When I was younger and my children were teenagers, we would sometimes get little souvenir presents from friends who visited the US. From late August until the end of October, these would usually contain name brand sneakers (those were considerably cheaper in the US), fancy T-shirts and all sorts of Halloween-paraphernalia, usually candycorn, chocolates and miniature pumpkin pies. At a time, when Hallowe'en was practically unknown as a holiday in continental Europe, my kids loved taking the sweets to school, sharing them with their friend and making up their own spooky little games.

Nowadays you can find the shops in my hometown stuffed with Boooo- and pumpkin-style decorations. Garlands, buntings, window-stickers, candles, sweets, little buckets for collecting even more sweets...you name it. And although I love the idea of celebrating the dead and getting in touch with your own mortality, I truly dislike the way these ideas have been commercialized.


It seems strange now, that even a decade and a half ago, there was no such thing as going from door to door scaring people into giving you sweets (unless of course you count the three days of German Carnival in February, when we would all dress up and stop cars and other travellers in the streets. For these purposes we had little poems which we would recite and usually end up with a little extra-money or symbolic coins made out of chewy fudge and wrapped in gold foil). Halloween was simply the day before All Saints Day and the only tradition we had was getting up early in order to get our relatives' graves ready for winter and having hot drinks and Soul Cakes in the afternoon.
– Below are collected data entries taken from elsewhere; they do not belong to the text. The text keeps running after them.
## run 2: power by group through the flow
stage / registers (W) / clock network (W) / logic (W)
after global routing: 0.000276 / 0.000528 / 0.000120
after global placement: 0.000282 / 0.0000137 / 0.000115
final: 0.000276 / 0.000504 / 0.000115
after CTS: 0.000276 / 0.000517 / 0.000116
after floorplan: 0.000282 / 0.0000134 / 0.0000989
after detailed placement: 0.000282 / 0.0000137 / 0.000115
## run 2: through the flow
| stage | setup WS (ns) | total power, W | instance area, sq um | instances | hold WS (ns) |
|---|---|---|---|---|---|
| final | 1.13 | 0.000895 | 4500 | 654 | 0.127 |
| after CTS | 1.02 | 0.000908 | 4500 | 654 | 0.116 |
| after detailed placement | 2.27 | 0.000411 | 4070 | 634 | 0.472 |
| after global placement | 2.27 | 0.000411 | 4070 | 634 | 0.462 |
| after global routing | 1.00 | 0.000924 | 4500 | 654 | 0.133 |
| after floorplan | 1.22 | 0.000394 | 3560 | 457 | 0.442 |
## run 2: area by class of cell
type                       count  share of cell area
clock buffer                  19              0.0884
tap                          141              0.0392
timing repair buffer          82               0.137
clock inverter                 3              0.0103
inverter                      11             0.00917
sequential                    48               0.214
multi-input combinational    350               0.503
By the way, we did have Jack-O'-Lanterns, but those were called Root-Ghosts since their heads were carved out of turnips, which were much more popular than pumpkins back in the day.


Did you actually know that the tradition of dressing up as ghosts and other creatures from the other side comes from the fact that the borders between the world of the living and the world of the dead were considered to be particularly thin at this time of year, and, according to superstition, you were a lot safer when whatever ghost you bumped into on your way home considered you to be one of them and left you alone instead of following you home like a lost soul.

„Do not upset the dead and leave the spirits alone!“ seems to be the motto of the day. Different traditions have evolved around the world in order to follow that rule: We redecorate and replant graves. We cook special meals and leave some of them outside for visitors from the other side or set the table for one extra person. We bake and lavishly decorate soul- or spirit-cakes. In some areas people picnick in the churchyards and in areas like Mexico, this day is as special as Christmas.


And yes, I am game. I love traditions and I love the idea of having a time of the year when the walls between the worlds are thin and you have a wonderfully unique chance of getting in touch with your inner voice and the world around and ahead of you. Cartomancy workshops around this time are usually very fruitful. People really seem to get in the spirit so much more easily and their intuition is definitely stronger, which is particularly wonderful if you are a beginner.

What I resent is the idea of making money out of almost anything that once had a spiritual, traditional or religious component, which is put aside in order to reach a bigger target audience of potential buyers by creating a „fun“ event.


On that note, I would like to ask you for your opinions on the matter or even events like Halloween in general. Does the spirit kick in? And how do you deal with the event?